▸ WHAT TO PRODUCE:
Go through the data from its first line and retype each line, stopping once the line containing "multiplexers | 8 | 8 | 0.0179" has been retyped.

Saved entries

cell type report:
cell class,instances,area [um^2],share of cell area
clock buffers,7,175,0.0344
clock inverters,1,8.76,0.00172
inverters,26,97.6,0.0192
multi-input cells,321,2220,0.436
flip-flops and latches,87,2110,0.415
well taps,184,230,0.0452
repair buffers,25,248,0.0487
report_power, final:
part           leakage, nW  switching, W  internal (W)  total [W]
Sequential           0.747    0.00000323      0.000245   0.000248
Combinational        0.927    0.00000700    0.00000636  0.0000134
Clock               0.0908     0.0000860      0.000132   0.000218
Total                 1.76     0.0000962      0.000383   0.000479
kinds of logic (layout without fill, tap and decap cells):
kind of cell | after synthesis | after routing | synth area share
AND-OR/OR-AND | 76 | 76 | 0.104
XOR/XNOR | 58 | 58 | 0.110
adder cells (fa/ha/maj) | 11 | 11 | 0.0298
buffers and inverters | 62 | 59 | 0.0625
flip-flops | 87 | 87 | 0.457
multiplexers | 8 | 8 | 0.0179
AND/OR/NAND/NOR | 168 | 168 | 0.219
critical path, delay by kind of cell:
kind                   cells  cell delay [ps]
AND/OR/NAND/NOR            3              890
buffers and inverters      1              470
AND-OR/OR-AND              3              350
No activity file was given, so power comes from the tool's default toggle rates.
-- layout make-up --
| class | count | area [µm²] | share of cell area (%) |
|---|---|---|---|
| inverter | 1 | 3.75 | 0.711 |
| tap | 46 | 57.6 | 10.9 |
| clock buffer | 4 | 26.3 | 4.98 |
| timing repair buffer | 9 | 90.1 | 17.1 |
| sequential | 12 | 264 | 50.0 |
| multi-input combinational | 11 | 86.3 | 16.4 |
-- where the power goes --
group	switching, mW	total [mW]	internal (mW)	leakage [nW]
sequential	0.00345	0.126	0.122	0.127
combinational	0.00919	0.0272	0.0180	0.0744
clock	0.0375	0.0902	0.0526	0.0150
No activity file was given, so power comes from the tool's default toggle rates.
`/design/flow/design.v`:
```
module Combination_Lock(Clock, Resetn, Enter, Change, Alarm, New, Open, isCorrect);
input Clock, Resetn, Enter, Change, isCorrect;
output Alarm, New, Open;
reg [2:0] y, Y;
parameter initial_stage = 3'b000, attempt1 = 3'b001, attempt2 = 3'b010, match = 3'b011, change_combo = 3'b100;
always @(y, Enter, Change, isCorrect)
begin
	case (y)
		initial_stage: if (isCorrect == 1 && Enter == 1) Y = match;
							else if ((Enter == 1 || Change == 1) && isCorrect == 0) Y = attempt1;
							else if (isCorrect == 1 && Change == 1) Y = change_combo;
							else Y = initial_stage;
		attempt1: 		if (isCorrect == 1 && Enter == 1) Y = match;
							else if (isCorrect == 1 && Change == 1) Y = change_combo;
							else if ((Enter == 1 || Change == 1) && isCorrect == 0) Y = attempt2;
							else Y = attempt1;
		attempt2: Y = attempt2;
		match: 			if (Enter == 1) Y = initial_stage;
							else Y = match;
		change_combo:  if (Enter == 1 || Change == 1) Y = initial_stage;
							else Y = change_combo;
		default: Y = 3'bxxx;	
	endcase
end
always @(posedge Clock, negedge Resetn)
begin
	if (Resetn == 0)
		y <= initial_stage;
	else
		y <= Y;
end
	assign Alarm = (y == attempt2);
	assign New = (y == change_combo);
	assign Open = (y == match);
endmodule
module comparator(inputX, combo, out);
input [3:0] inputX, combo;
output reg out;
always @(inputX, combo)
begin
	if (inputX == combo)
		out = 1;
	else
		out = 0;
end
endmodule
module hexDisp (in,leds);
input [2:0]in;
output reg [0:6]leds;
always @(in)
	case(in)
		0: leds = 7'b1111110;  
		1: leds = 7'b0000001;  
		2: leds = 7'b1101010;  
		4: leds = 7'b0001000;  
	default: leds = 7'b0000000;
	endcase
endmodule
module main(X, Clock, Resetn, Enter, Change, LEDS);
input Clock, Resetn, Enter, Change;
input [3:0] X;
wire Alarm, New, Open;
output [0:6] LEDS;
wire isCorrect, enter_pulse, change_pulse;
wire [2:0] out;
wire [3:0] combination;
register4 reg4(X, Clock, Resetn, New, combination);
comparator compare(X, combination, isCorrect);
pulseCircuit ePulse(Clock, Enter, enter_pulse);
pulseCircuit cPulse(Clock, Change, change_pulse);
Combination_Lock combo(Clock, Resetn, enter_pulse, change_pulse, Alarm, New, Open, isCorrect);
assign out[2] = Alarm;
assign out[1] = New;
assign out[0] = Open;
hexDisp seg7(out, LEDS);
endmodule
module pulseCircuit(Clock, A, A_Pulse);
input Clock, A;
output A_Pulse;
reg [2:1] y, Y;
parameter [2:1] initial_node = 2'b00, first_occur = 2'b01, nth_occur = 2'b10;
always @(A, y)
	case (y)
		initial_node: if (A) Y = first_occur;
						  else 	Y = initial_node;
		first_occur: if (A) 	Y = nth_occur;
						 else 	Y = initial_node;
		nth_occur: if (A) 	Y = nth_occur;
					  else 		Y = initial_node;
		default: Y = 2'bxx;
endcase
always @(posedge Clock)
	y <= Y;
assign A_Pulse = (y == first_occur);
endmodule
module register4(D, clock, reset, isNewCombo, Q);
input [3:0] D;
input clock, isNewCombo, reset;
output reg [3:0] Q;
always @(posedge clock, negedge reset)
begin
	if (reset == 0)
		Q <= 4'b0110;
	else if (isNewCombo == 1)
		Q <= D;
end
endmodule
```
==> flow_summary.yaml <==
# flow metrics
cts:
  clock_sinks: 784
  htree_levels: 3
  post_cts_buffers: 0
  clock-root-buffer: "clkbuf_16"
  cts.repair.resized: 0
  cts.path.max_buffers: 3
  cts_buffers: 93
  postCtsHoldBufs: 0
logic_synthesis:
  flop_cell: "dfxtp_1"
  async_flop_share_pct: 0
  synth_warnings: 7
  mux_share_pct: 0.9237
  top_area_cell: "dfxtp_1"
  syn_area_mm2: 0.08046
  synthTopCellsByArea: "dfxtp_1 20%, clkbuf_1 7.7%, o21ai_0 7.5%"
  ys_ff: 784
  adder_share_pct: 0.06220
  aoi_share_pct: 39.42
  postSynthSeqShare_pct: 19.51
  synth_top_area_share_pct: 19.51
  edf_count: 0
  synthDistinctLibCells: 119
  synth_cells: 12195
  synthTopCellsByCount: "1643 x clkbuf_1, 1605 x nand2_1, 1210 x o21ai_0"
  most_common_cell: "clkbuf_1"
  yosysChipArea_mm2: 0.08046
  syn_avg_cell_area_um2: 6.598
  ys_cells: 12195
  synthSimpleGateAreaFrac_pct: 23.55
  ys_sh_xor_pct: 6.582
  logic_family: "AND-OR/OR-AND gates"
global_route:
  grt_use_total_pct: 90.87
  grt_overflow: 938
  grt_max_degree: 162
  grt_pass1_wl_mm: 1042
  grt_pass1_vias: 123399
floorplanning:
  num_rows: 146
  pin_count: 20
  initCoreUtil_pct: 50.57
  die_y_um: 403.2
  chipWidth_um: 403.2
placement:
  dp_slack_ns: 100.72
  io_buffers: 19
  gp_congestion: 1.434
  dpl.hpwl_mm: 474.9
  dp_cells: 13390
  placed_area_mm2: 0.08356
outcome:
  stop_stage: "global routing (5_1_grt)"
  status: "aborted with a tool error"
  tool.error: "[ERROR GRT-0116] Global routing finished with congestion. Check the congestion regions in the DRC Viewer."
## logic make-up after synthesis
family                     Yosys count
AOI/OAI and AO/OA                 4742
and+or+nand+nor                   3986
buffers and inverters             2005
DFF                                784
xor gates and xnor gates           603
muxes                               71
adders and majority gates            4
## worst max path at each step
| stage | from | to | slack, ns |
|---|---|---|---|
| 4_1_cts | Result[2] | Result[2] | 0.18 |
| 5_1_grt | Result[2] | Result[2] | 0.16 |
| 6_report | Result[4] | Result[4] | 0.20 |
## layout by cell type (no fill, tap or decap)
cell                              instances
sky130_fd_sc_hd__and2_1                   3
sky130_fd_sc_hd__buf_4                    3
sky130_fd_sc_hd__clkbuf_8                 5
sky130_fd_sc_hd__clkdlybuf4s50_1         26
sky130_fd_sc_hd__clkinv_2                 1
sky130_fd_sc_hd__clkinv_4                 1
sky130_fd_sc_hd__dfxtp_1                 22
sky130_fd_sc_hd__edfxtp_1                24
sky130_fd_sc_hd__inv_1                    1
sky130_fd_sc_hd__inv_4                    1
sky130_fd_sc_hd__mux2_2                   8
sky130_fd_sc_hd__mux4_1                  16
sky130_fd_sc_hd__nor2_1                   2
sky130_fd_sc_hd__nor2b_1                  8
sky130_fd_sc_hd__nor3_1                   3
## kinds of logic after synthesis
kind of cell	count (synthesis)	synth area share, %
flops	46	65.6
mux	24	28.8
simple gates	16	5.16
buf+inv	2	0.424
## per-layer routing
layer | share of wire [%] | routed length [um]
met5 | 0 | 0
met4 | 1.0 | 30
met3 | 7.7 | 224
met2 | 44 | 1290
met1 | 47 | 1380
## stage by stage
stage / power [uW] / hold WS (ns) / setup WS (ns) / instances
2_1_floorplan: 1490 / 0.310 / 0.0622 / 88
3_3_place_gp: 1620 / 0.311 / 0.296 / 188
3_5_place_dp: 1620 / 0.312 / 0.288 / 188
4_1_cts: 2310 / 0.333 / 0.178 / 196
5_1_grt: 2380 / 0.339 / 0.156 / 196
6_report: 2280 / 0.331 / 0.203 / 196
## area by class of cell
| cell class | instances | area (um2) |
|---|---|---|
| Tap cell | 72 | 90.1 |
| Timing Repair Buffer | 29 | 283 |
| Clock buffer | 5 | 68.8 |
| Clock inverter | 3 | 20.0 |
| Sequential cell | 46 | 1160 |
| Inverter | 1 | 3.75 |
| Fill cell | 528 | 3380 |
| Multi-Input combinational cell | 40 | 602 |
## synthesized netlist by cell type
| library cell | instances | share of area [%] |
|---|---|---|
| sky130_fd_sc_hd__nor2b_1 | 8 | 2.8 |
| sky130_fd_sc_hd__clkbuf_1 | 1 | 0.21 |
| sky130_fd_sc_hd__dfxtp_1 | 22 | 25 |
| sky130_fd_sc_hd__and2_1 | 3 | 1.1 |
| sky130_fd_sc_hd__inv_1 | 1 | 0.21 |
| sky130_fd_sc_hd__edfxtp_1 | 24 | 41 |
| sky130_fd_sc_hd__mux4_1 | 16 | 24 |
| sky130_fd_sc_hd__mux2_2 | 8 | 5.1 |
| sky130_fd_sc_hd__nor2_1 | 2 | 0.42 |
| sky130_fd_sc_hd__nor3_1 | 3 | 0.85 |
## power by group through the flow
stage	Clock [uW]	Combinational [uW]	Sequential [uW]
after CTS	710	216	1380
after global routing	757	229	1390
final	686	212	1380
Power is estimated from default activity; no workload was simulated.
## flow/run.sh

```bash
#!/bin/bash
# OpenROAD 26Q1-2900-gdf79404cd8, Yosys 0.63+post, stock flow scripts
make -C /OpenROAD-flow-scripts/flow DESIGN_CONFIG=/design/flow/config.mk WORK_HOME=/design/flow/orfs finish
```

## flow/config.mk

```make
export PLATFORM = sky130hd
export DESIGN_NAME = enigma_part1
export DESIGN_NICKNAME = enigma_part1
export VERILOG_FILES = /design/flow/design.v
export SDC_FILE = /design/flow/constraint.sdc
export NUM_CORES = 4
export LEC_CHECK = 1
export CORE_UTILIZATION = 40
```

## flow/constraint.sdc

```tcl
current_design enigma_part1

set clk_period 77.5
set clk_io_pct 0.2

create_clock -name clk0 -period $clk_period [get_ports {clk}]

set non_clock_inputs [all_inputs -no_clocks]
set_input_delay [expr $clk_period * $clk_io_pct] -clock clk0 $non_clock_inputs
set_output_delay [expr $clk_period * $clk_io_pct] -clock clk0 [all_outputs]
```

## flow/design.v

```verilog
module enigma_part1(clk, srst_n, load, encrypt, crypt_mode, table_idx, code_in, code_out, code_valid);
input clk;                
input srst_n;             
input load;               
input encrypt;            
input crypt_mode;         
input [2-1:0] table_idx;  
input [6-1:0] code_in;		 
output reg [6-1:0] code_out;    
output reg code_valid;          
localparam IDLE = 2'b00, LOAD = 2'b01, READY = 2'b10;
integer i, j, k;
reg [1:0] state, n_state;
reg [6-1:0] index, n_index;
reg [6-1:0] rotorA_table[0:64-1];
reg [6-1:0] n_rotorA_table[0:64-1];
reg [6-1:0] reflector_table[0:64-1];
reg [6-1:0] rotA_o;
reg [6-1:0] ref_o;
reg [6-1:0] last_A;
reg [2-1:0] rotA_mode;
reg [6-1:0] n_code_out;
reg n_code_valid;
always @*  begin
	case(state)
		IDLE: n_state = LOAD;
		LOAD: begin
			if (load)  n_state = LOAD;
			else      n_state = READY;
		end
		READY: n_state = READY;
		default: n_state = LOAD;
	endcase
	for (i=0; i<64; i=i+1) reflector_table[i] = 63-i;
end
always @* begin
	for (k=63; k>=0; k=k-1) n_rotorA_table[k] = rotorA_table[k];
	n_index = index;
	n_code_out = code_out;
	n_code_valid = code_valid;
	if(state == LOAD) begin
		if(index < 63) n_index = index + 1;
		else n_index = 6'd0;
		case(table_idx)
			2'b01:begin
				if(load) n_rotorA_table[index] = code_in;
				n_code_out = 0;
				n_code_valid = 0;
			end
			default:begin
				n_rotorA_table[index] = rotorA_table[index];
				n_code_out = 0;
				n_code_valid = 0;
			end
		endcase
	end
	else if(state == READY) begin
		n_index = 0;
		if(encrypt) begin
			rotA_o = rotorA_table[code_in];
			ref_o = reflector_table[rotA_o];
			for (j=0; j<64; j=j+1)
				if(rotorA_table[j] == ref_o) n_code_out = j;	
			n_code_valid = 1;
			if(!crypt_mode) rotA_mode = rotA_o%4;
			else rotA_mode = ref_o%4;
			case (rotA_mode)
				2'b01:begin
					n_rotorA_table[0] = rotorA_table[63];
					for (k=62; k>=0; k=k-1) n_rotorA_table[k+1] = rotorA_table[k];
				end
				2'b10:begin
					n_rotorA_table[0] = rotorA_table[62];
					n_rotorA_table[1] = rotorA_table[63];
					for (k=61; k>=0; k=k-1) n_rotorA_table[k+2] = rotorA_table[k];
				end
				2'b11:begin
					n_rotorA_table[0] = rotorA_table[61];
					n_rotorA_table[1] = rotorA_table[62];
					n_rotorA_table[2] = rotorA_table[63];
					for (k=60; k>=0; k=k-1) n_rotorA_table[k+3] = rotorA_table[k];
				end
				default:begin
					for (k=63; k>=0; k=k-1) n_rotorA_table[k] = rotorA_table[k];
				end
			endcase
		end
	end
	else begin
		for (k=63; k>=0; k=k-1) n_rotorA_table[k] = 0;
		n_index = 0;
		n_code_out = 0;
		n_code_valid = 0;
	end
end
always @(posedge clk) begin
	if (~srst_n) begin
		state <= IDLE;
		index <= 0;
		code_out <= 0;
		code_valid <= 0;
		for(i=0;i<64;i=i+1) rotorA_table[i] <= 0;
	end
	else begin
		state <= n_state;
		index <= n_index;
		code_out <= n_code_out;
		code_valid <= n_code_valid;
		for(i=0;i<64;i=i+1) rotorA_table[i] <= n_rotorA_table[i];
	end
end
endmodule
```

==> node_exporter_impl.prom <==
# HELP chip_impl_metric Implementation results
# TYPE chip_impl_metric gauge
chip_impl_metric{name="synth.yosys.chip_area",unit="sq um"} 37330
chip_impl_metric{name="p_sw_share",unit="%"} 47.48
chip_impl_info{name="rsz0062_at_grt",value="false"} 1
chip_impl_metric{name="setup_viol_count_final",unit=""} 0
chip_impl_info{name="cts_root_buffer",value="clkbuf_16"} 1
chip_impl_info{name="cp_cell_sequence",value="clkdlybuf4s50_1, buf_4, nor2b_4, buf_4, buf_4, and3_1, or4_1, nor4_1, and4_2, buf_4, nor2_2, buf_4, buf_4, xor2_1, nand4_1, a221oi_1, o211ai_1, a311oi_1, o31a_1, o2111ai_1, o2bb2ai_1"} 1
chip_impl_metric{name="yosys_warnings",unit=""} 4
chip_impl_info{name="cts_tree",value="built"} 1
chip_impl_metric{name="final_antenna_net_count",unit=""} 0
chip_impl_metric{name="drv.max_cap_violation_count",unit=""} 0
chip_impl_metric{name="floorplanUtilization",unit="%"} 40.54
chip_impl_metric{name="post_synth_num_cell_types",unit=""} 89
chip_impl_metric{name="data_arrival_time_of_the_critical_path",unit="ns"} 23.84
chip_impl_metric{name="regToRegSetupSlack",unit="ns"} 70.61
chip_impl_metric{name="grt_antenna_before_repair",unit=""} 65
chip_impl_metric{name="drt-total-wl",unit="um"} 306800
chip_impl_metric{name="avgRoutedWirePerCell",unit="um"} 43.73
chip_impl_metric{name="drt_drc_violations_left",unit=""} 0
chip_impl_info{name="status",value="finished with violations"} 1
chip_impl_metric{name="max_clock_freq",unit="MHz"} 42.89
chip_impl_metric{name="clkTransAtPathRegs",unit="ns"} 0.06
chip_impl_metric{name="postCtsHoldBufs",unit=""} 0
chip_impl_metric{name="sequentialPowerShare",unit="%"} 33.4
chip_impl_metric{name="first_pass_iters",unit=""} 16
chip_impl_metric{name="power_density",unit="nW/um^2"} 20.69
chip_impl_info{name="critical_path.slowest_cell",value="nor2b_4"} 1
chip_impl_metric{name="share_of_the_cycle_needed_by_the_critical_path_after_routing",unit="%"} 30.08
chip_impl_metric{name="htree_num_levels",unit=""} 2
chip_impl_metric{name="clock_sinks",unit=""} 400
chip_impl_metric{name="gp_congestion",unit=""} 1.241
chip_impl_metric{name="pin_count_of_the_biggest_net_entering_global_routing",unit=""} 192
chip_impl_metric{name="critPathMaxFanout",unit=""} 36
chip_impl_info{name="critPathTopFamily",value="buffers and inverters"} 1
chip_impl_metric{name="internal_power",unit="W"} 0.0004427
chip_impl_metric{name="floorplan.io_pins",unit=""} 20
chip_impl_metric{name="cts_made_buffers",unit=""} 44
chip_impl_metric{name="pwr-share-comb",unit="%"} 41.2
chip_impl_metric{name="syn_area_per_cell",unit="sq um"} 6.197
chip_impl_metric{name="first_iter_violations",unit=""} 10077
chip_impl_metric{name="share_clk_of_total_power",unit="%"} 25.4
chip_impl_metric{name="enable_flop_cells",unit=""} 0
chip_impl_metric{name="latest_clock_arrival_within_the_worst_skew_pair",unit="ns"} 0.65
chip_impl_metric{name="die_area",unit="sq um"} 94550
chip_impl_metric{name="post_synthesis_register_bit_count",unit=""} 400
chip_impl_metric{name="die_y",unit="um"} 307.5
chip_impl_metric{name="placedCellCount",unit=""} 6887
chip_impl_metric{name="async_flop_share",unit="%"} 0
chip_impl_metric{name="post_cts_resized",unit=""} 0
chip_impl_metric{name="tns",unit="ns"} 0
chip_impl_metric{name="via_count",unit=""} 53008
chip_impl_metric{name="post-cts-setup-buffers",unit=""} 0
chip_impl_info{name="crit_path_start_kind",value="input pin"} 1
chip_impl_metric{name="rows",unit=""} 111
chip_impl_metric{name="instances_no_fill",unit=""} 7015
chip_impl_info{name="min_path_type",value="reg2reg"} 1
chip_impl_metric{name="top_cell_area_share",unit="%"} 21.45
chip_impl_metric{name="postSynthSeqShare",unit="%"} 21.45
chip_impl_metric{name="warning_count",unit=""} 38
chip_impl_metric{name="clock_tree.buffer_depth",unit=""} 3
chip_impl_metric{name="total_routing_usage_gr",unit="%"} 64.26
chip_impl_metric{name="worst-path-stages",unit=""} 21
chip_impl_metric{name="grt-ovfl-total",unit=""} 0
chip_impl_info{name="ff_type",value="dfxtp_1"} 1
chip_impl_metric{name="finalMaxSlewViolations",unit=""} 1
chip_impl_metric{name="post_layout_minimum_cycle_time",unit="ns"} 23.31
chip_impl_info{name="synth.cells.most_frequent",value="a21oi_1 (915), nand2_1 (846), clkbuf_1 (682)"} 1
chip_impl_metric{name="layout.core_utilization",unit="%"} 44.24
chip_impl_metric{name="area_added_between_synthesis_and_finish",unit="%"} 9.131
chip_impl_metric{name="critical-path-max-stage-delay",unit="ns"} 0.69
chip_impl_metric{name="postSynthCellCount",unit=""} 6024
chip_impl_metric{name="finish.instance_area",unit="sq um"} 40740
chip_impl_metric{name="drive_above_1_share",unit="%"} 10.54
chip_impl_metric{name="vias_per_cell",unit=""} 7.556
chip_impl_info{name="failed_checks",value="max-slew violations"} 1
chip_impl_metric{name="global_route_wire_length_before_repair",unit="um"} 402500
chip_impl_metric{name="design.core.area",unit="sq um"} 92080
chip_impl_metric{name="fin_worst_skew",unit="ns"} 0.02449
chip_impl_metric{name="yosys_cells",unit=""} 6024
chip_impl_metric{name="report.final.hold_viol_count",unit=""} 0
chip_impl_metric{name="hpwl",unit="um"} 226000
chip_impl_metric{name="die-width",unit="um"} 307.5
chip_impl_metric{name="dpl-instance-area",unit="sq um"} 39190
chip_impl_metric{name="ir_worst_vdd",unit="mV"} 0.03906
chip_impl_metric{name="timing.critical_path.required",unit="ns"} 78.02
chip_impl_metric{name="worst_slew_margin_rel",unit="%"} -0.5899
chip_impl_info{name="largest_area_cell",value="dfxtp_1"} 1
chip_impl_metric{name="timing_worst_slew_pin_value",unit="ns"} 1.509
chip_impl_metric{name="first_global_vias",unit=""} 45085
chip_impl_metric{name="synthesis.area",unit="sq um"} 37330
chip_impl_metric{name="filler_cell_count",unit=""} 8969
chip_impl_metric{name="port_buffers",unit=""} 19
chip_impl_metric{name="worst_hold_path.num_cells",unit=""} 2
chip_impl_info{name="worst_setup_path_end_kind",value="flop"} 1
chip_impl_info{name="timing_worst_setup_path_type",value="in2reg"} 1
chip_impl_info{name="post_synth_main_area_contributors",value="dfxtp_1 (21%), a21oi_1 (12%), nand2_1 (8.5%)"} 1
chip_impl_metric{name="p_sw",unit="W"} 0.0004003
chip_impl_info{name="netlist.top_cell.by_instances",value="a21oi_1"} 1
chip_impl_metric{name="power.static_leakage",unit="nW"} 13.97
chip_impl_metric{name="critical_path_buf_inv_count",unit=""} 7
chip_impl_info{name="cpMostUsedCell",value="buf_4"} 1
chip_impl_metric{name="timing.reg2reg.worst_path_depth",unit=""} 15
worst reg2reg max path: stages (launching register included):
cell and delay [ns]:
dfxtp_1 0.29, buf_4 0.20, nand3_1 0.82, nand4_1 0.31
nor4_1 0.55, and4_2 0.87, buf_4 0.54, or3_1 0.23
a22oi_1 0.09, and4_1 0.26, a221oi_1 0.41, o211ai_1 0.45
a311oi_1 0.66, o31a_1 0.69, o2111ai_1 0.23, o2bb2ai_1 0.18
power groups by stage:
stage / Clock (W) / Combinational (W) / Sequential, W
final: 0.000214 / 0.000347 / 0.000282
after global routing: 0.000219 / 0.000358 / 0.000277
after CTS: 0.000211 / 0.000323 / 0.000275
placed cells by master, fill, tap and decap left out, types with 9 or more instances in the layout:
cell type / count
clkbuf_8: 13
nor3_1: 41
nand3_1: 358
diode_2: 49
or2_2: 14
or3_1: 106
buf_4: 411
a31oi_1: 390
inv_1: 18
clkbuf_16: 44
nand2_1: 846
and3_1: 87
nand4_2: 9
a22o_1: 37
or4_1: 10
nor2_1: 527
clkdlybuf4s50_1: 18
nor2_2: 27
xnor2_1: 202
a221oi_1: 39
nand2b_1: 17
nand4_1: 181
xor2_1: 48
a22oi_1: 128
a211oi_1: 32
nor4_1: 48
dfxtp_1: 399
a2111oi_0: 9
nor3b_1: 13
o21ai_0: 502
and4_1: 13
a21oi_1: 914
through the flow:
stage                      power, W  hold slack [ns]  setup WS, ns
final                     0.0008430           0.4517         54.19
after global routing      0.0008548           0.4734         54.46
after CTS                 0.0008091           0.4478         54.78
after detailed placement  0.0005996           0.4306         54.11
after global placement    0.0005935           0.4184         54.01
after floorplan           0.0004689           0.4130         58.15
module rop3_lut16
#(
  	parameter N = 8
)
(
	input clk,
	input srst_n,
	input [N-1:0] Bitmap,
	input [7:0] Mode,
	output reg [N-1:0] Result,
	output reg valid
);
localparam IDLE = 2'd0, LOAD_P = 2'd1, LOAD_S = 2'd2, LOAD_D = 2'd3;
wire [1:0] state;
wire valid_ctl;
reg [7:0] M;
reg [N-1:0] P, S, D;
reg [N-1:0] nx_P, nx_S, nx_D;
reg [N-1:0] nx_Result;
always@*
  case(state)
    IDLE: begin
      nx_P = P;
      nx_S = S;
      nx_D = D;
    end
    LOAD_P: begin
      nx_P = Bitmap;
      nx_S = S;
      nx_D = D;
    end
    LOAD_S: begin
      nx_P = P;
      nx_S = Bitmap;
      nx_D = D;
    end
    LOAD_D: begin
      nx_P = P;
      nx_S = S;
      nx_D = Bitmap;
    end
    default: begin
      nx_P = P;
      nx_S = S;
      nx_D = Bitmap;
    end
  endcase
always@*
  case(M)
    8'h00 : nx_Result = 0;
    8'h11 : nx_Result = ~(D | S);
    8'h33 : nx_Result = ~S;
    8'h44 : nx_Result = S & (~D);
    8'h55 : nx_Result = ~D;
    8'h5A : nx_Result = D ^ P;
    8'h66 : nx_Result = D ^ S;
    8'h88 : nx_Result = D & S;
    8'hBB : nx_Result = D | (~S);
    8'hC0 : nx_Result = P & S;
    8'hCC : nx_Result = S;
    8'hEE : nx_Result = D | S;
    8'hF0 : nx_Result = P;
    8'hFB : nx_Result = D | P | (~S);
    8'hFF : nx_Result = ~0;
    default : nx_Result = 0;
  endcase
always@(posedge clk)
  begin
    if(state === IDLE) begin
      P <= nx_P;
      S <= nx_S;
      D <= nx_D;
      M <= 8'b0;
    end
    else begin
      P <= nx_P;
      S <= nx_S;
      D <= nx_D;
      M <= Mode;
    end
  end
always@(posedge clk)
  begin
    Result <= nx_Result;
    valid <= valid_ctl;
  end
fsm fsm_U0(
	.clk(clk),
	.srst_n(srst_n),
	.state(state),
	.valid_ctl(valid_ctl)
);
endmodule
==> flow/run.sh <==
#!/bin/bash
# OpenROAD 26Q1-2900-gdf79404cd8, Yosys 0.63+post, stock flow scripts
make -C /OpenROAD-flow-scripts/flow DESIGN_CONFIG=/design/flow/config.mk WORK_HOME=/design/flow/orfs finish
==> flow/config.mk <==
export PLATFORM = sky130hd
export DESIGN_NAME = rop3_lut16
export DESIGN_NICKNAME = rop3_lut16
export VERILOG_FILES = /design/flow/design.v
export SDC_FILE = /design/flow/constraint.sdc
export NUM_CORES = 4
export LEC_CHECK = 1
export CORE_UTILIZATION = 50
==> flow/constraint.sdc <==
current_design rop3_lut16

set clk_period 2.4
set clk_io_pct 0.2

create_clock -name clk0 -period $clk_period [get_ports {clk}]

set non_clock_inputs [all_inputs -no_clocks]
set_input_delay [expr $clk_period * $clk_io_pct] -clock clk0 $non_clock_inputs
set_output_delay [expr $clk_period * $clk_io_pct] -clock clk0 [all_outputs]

▸ SOLVED PROBLEM:
cell type report:
cell class,instances,area [um^2],share of cell area
clock buffers,7,175,0.0344
clock inverters,1,8.76,0.00172
inverters,26,97.6,0.0192
multi-input cells,321,2220,0.436
flip-flops and latches,87,2110,0.415
well taps,184,230,0.0452
repair buffers,25,248,0.0487
report_power, final:
part           leakage, nW  switching, W  internal (W)  total [W]
Sequential           0.747    0.00000323      0.000245   0.000248
Combinational        0.927    0.00000700    0.00000636  0.0000134
Clock               0.0908     0.0000860      0.000132   0.000218
Total                 1.76     0.0000962      0.000383   0.000479
kinds of logic (layout without fill, tap and decap cells):
kind of cell | after synthesis | after routing | synth area share
AND-OR/OR-AND | 76 | 76 | 0.104
XOR/XNOR | 58 | 58 | 0.110
adder cells (fa/ha/maj) | 11 | 11 | 0.0298
buffers and inverters | 62 | 59 | 0.0625
flip-flops | 87 | 87 | 0.457
multiplexers | 8 | 8 | 0.0179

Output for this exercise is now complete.